▶ Dataset:
·····

Context: an optimization exercise on an open-source flow, tuned for small area and a short achievable clock period. The choices shown serve that exercise and are no tape-out recipe.
In this exercise RTL edits were held to simulation tests only and were not proved equivalent to the original.
Power is estimated from default activity; no workload was simulated.

`design/flow/config.mk`:
```
export PLATFORM = sky130hd
export DESIGN_NAME = inst_trace_buf
export DESIGN_NICKNAME = inst_trace_buf
export VERILOG_FILES = /design/flow/design.v
export SDC_FILE = /design/flow/constraint.sdc
export NUM_CORES = 4
export LEC_CHECK = 0
export CAP_MARGIN = 20
export CORE_MARGIN = 2
export CORE_UTILIZATION = 40
export SLEW_MARGIN = 20
```
`design/flow/constraint.sdc`:
```
create_clock -name core_clock -period 5.5 [get_ports {clk}]
set_input_delay 1.1000 -clock core_clock [delete_from_list [all_inputs] [get_ports {clk}]]
set_output_delay 1.1000 -clock core_clock [all_outputs]
set_load 0.01 [all_outputs]
```
`design/flow/design.v`:
```
module inst_trace_buf #(
  parameter int DEPTH = 64,
  parameter int PCW   = 30,
  parameter int WRAP  = 0
) (
  input  logic                     clk,
  input  logic                     rst_n,
  input  logic                     ic_stall,
  input  logic                     ic_stall_dly,
  input  logic                     stall,
  input  logic                     stall_ld,
  input  logic                     jmp_cond,
  input  logic                     post_jump_cmd_c,
  input  logic [PCW-1:0]           pc_id,
  input  logic [31:0]              inst_id,
  input  logic                     trace_en,
  input  logic                     trig_en,
  input  logic [PCW-1:0]           trig_pc,
  input  logic                     clear,
  input  logic                     rd_ready,
  output logic                     rd_valid,
  output logic [PCW+1:0]           rd_pc,
  output logic [31:0]              rd_inst,
  output logic [$clog2(DEPTH):0]   count,
  output logic                     full,
  output logic                     overflow,
  output logic                     triggered
);
  localparam int AW = $clog2(DEPTH);
  localparam int CW = AW + 1;
  localparam bit WRAP_MODE = (WRAP != 0);
  typedef enum logic [1:0] {IDLE, ARMED, CAPTURE, DONE} state_t;
  state_t          state;
  logic [AW-1:0]   wr_ptr;
  logic [AW-1:0]   rd_ptr;
  logic [PCW+31:0] mem [DEPTH];
  logic retire;
  logic pop;
  logic hit;
  logic wr_en;
  logic drop;
  logic overwrite;
  logic stop;
  assign retire = ~(ic_stall | ic_stall_dly | stall | stall_ld | jmp_cond | post_jump_cmd_c);
  assign rd_valid = (count != '0);
  assign full     = (count == CW'(DEPTH));
  assign pop      = rd_valid & rd_ready;
  assign hit = retire & trace_en &
               ((state == CAPTURE) | ((state == ARMED) & (pc_id == trig_pc)));
  assign drop      = hit & full & ~pop;
  assign wr_en     = hit & (~full | pop | WRAP_MODE);
  assign overwrite = drop & WRAP_MODE;
  assign stop      = drop & ~WRAP_MODE;
  always_ff @(posedge clk or negedge rst_n) begin
    if (!rst_n) begin
      state     <= IDLE;
      wr_ptr    <= '0;
      rd_ptr    <= '0;
      count     <= '0;
      overflow  <= 1'b0;
      triggered <= 1'b0;
    end else if (clear) begin
      state     <= IDLE;
      wr_ptr    <= '0;
      rd_ptr    <= '0;
      count     <= '0;
      overflow  <= 1'b0;
      triggered <= 1'b0;
    end else begin
      if (wr_en) wr_ptr <= wr_ptr + AW'(1);
      if (pop || overwrite) rd_ptr <= rd_ptr + AW'(1);
      if (wr_en && !pop && !overwrite) count <= count + CW'(1);
      else if (pop && !wr_en)          count <= count - CW'(1);
      if (drop) overflow <= 1'b1;
      if (!trace_en) begin
        state <= IDLE;
      end else begin
        case (state)
          IDLE:    state <= trig_en ? ARMED : CAPTURE;
          ARMED: begin
            if (hit) begin
              triggered <= 1'b1;
              state     <= stop ? DONE : CAPTURE;
            end
          end
          CAPTURE: if (stop) state <= DONE;
          DONE:    state <= DONE;
          default: state <= IDLE;
        endcase
      end
    end
  end
  always_ff @(posedge clk) begin
    if (wr_en) mem[wr_ptr] <= {pc_id, inst_id};
  end
  assign rd_pc   = {mem[rd_ptr][PCW+31:32], 2'b00};
  assign rd_inst = mem[rd_ptr][31:0];
endmodule
```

·····

▶ What is expected: The lines above need to be restated word for word, all of them.

▶ Answer:
Context: an optimization exercise on an open-source flow, tuned for small area and a short achievable clock period. The choices shown serve that exercise and are no tape-out recipe.
In this exercise RTL edits were held to simulation tests only and were not proved equivalent to the original.
Power is estimated from default activity; no workload was simulated.

`design/flow/config.mk`:
```
export PLATFORM = sky130hd
export DESIGN_NAME = inst_trace_buf
export DESIGN_NICKNAME = inst_trace_buf
export VERILOG_FILES = /design/flow/design.v
export SDC_FILE = /design/flow/constraint.sdc
export NUM_CORES = 4
export LEC_CHECK = 0
export CAP_MARGIN = 20
export CORE_MARGIN = 2
export CORE_UTILIZATION = 40
export SLEW_MARGIN = 20
```
`design/flow/constraint.sdc`:
```
create_clock -name core_clock -period 5.5 [get_ports {clk}]
set_input_delay 1.1000 -clock core_clock [delete_from_list [all_inputs] [get_ports {clk}]]
set_output_delay 1.1000 -clock core_clock [all_outputs]
set_load 0.01 [all_outputs]
```
`design/flow/design.v`:
```
module inst_trace_buf #(
  parameter int DEPTH = 64,
  parameter int PCW   = 30,
  parameter int WRAP  = 0
) (
  input  logic                     clk,
  input  logic                     rst_n,
  input  logic                     ic_stall,
  input  logic                     ic_stall_dly,
  input  logic                     stall,
  input  logic                     stall_ld,
  input  logic                     jmp_cond,
  input  logic                     post_jump_cmd_c,
  input  logic [PCW-1:0]           pc_id,
  input  logic [31:0]              inst_id,
  input  logic                     trace_en,
  input  logic                     trig_en,
  input  logic [PCW-1:0]           trig_pc,
  input  logic                     clear,
  input  logic                     rd_ready,
  output logic                     rd_valid,
  output logic [PCW+1:0]           rd_pc,
  output logic [31:0]              rd_inst,
  output logic [$clog2(DEPTH):0]   count,
  output logic                     full,
  output logic                     overflow,
  output logic                     triggered
);
  localparam int AW = $clog2(DEPTH);
  localparam int CW = AW + 1;
  localparam bit WRAP_MODE = (WRAP != 0);
  typedef enum logic [1:0] {IDLE, ARMED, CAPTURE, DONE} state_t;
  state_t          state;
  logic [AW-1:0]   wr_ptr;
  logic [AW-1:0]   rd_ptr;
  logic [PCW+31:0] mem [DEPTH];
  logic retire;
  logic pop;
  logic hit;
  logic wr_en;
  logic drop;
  logic overwrite;
  logic stop;
  assign retire = ~(ic_stall | ic_stall_dly | stall | stall_ld | jmp_cond | post_jump_cmd_c);
  assign rd_valid = (count != '0);
  assign full     = (count == CW'(DEPTH));
  assign pop      = rd_valid & rd_ready;
  assign hit = retire & trace_en &
               ((state == CAPTURE) | ((state == ARMED) & (pc_id == trig_pc)));
  assign drop      = hit & full & ~pop;
  assign wr_en     = hit & (~full | pop | WRAP_MODE);
  assign overwrite = drop & WRAP_MODE;
  assign stop      = drop & ~WRAP_MODE;
  always_ff @(posedge clk or negedge rst_n) begin
    if (!rst_n) begin
      state     <= IDLE;
      wr_ptr    <= '0;
      rd_ptr    <= '0;
      count     <= '0;
      overflow  <= 1'b0;
      triggered <= 1'b0;
    end else if (clear) begin
      state     <= IDLE;
      wr_ptr    <= '0;
      rd_ptr    <= '0;
      count     <= '0;
      overflow  <= 1'b0;
      triggered <= 1'b0;
    end else begin
      if (wr_en) wr_ptr <= wr_ptr + AW'(1);
      if (pop || overwrite) rd_ptr <= rd_ptr + AW'(1);
      if (wr_en && !pop && !overwrite) count <= count + CW'(1);
      else if (pop && !wr_en)          count <= count - CW'(1);
      if (drop) overflow <= 1'b1;
      if (!trace_en) begin
        state <= IDLE;
      end else begin
        case (state)
          IDLE:    state <= trig_en ? ARMED : CAPTURE;
          ARMED: begin
            if (hit) begin
              triggered <= 1'b1;
              state     <= stop ? DONE : CAPTURE;
            end
          end
          CAPTURE: if (stop) state <= DONE;
          DONE:    state <= DONE;
          default: state <= IDLE;
        endcase
      end
    end
  end
  always_ff @(posedge clk) begin
    if (wr_en) mem[wr_ptr] <= {pc_id, inst_id};
  end
  assign rd_pc   = {mem[rd_ptr][PCW+31:32], 2'b00};
  assign rd_inst = mem[rd_ptr][31:0];
endmodule
```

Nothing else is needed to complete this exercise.